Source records
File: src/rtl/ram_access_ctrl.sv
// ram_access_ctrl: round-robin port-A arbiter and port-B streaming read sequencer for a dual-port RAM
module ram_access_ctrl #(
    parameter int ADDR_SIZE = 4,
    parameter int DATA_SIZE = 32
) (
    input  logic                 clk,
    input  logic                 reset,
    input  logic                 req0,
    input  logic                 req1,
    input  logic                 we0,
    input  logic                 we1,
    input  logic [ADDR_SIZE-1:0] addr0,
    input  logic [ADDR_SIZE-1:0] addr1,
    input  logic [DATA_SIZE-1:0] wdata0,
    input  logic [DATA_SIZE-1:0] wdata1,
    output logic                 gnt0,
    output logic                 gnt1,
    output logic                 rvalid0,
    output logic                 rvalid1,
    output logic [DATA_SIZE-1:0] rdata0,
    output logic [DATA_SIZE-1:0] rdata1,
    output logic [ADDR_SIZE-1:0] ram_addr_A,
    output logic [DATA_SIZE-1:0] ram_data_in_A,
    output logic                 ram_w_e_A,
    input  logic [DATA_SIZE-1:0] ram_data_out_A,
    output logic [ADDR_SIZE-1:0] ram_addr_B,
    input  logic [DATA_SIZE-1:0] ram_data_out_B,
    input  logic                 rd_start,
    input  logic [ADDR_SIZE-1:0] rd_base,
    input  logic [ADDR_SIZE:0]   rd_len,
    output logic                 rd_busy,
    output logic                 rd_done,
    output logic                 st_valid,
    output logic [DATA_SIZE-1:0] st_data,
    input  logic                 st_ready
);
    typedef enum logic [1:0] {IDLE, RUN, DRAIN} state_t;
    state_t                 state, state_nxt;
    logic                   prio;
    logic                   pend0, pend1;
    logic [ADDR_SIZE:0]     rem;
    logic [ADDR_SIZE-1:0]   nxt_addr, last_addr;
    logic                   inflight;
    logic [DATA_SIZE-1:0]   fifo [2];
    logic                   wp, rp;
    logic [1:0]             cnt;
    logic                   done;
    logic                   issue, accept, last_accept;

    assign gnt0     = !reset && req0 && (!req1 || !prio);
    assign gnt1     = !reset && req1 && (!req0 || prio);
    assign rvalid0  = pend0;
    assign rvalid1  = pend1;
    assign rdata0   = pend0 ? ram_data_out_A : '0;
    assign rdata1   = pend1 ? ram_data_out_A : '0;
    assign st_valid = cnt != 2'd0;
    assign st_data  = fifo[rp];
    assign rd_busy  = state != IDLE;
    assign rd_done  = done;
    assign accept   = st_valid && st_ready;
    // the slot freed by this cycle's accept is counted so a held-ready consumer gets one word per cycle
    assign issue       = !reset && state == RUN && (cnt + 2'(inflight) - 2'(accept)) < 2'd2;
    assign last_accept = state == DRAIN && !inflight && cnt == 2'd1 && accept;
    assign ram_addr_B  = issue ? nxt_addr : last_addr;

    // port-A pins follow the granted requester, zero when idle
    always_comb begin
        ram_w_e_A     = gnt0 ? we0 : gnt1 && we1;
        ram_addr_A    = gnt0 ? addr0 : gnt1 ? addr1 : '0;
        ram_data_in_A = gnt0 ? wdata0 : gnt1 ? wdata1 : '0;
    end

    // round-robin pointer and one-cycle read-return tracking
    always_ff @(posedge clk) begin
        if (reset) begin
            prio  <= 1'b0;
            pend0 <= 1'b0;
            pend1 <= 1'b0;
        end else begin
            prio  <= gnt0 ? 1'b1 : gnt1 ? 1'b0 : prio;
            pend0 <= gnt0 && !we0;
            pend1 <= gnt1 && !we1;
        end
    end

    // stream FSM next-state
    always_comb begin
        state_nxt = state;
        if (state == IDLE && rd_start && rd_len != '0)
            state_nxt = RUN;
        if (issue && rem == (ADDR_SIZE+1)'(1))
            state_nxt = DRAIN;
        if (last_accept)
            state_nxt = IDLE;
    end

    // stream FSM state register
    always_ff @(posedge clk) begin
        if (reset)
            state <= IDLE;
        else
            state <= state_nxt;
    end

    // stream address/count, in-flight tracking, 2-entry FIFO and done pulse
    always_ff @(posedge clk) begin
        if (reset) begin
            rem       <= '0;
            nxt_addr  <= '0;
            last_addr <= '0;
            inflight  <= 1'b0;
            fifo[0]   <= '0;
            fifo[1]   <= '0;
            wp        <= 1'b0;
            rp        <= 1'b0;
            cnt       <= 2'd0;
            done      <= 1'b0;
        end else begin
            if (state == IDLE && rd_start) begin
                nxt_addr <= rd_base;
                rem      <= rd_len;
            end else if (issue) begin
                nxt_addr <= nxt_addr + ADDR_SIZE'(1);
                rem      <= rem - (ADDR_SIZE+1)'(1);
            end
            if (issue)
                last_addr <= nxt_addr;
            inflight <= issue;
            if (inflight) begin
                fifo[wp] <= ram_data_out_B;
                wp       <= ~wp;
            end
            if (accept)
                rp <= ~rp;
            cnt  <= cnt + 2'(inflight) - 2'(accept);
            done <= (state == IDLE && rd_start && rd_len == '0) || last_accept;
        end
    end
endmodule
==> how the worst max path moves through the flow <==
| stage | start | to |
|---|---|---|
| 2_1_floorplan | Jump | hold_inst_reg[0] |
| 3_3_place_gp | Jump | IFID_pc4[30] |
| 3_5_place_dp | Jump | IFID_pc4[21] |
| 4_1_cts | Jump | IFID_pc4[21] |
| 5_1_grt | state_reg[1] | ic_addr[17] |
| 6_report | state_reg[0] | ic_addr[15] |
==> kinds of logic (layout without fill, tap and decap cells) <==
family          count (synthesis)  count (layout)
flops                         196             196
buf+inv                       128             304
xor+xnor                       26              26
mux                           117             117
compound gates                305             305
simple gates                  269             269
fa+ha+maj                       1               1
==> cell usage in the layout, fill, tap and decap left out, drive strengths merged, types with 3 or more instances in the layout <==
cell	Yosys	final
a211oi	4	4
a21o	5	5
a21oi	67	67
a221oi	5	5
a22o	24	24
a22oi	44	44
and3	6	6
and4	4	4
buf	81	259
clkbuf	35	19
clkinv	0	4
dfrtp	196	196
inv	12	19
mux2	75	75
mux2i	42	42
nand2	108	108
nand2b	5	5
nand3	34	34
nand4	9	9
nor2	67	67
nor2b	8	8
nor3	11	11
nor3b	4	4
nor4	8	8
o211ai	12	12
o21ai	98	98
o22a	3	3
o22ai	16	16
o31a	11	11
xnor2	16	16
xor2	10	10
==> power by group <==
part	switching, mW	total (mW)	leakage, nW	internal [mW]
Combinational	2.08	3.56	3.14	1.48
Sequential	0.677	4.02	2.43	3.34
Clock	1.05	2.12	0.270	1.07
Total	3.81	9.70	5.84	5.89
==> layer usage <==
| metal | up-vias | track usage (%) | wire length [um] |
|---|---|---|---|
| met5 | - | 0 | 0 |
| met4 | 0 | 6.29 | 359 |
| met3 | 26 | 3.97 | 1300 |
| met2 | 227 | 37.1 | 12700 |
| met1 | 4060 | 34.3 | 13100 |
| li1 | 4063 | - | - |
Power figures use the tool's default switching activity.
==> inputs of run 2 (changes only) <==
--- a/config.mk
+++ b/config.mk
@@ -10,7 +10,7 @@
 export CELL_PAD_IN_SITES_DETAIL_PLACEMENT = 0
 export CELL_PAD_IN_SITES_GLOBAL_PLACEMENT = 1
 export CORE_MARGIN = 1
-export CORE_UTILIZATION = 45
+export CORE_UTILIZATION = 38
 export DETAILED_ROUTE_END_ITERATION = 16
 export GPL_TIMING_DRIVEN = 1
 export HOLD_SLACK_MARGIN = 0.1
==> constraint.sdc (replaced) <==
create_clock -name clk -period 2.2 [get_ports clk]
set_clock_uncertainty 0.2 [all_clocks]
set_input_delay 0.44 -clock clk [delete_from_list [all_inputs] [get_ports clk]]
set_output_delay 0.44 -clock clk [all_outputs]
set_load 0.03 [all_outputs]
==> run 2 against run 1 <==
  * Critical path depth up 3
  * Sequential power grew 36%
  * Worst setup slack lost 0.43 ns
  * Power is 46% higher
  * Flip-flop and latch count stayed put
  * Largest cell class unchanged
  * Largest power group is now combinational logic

**THE PROBLEM**:
Your answer should be each line of the data that contains the word "fill", copied as it stands.

**WRITTEN ANSWER**:
==> kinds of logic (layout without fill, tap and decap cells) <==
==> cell usage in the layout, fill, tap and decap left out, drive strengths merged, types with 3 or more instances in the layout <==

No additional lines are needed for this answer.